Aline Lebret évoque notamment la disparition de scellés et de pièces à conviction, comme le camping-car qu'a utilisé Sylvain Jouanneau dans sa fuite et qui a finalement été vendu aux enchères. Si l'Etat est un jour condamné, Nathalie Barré sera indemnisée. Mais ce n'est pas l'objet de sa démarche.
"Je veux avant tout des réponses à mes questions. Pourquoi ces dysfonctionnements ?", indique la mère de Mathis, avant de préciser "je parle de la Justice, pas de la police judiciaire."
Car selon Aline Lebret, "les enquêteurs sont aussi en attente d'impulsion de le Justice. Ça n'a pas de sens d'attendre, de fermer des portes alors qu'il n'y a pas de pistes. Notre objetcif, c'est d'appuyer cette enquête et de la faire avancer."
Le 116 000, un numéro d'urgence gratuit pour soutenir les familles
Les deux appels à témoins diffusés ce lundi 25 mai par la police nationale sont accompagnés d'un numéro vert, le 0800 358 335. La journée internationale des enfants disparus est également l'occasion de braquer les projecteurs sur un autre numéro, le 116 000, un numéro d'urgence gratuit accessible 24 h/ 24 et 7 j/7 coordonné par la fondation Droit d'enfance.

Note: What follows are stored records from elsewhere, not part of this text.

Context: an optimization exercise on an open-source flow, tuned for small area. The choices shown serve that exercise and are no tape-out recipe.
In this exercise RTL edits were held to simulation tests only and were not proved equivalent to the original.
Power and IR drop assume default switching activity.

--- flow/config.mk ---
export PLATFORM = sky130hd
export DESIGN_NAME = UART_TOP
export DESIGN_NICKNAME = UART_TOP
export VERILOG_FILES = /design/flow/design.v
export SDC_FILE = /design/flow/constraint.sdc
export NUM_CORES = 4
export LEC_CHECK = 0
export CAP_MARGIN = 20
export CORE_MARGIN = 2
export CORE_UTILIZATION = 40
export SLEW_MARGIN = 20
--- flow/design.v ---
`timescale 1ns/1ps
module BAUD_GEN #(
    parameter PARA_CLK_FREQ  = 50    
)
(
    input       I_CLK,
    input       I_RESET_N,
    input [3:0] I_BAUD_RATE,
    input       I_BCLK_MODE,      
    input       I_CNT_EN,
    input       I_CNT_LOAD,
    output logic O_BCLK      
);
localparam PARA_BD_9600   = 4'h0;
localparam PARA_BD_19200  = 4'h1;
localparam PARA_BD_38400  = 4'h2;
localparam PARA_BD_115200 = 4'h3;
localparam PARA_CLK_HZ = PARA_CLK_FREQ * 1000000;     
localparam PARA_DIV_9600_X16 = PARA_CLK_HZ / (9600 * 16) -1;
localparam PARA_DIV_19200_X16 = PARA_CLK_HZ / (19200 * 16) -1;
localparam PARA_DIV_38400_X16 = PARA_CLK_HZ / (38400 * 16) -1;
localparam PARA_DIV_115200_X16 = PARA_CLK_HZ / (115200 * 16) -1;
localparam PARA_DIV_9600_X13 = PARA_CLK_HZ / (9600 * 13) -1;
localparam PARA_DIV_19200_X13 = PARA_CLK_HZ / (19200 * 13) -1;
localparam PARA_DIV_38400_X13 = PARA_CLK_HZ / (38400 * 13) -1;
localparam PARA_DIV_115200_X13 = PARA_CLK_HZ / (115200 * 13) -1;
logic [8:0] divisor_x16;
logic [8:0] divisor_x13;
logic [8:0] divisor;
logic [8:0] cnt_reg;
always_comb begin
    casez(I_BAUD_RATE)
        PARA_BD_9600: divisor_x16   = PARA_DIV_9600_X16;
        PARA_BD_19200: divisor_x16  = PARA_DIV_19200_X16;
        PARA_BD_38400: divisor_x16  = PARA_DIV_38400_X16;
        PARA_BD_115200: divisor_x16 = PARA_DIV_115200_X16;
        default: divisor_x16   = 9'dx;
    endcase
end
always_comb begin
    casez(I_BAUD_RATE)
        PARA_BD_9600: divisor_x13   = PARA_DIV_9600_X13;
        PARA_BD_19200: divisor_x13  = PARA_DIV_19200_X13;
        PARA_BD_38400: divisor_x13  = PARA_DIV_38400_X13;
        PARA_BD_115200: divisor_x13 = PARA_DIV_115200_X13;
        default: divisor_x13   = 9'dx;
    endcase
end
always_ff@(posedge I_CLK or negedge I_RESET_N) begin
    if(!I_RESET_N)
       cnt_reg <= '0; 
    else if((I_CNT_LOAD || ~|cnt_reg) && I_CNT_EN)
        cnt_reg <= divisor;
    else if(I_CNT_EN) 
        cnt_reg <= cnt_reg -'d1;
end
assign divisor = (I_BCLK_MODE) ? divisor_x13 : divisor_x16;
assign O_BCLK  = ~|cnt_reg & I_CNT_EN; 
endmodule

A l'autre bout du fil, des équipes chargés d'apporter un accompagnement psychologique, social, administratif et juridique aux familles d'enfants disparus.Cette structure effectue également un travail de prévention. Le 116 000 peut être contacté en cas de conflits familiaux. Des conseils sont dispensés pour éviter les risques de fugue. Elle a publié en 2014 un livret à destination des enfants pour prévenir les enlèvements criminels. L'an dernier, elle a géré un peu plus de 1200 dossiers. L'épidémie de coronavirus et le confinement qui en découlé n'ont en rie ralenti son activité. Récemment, sur Twitter, le 116 000 rapprotait que ses opérateurs avaient constaté "une augmentation des cas d'enlèvements internationaux d'enfants en raison de l'apparition du covid19", favorisée par un ralentissement des procédures judiciaires et la fermeture des frontières.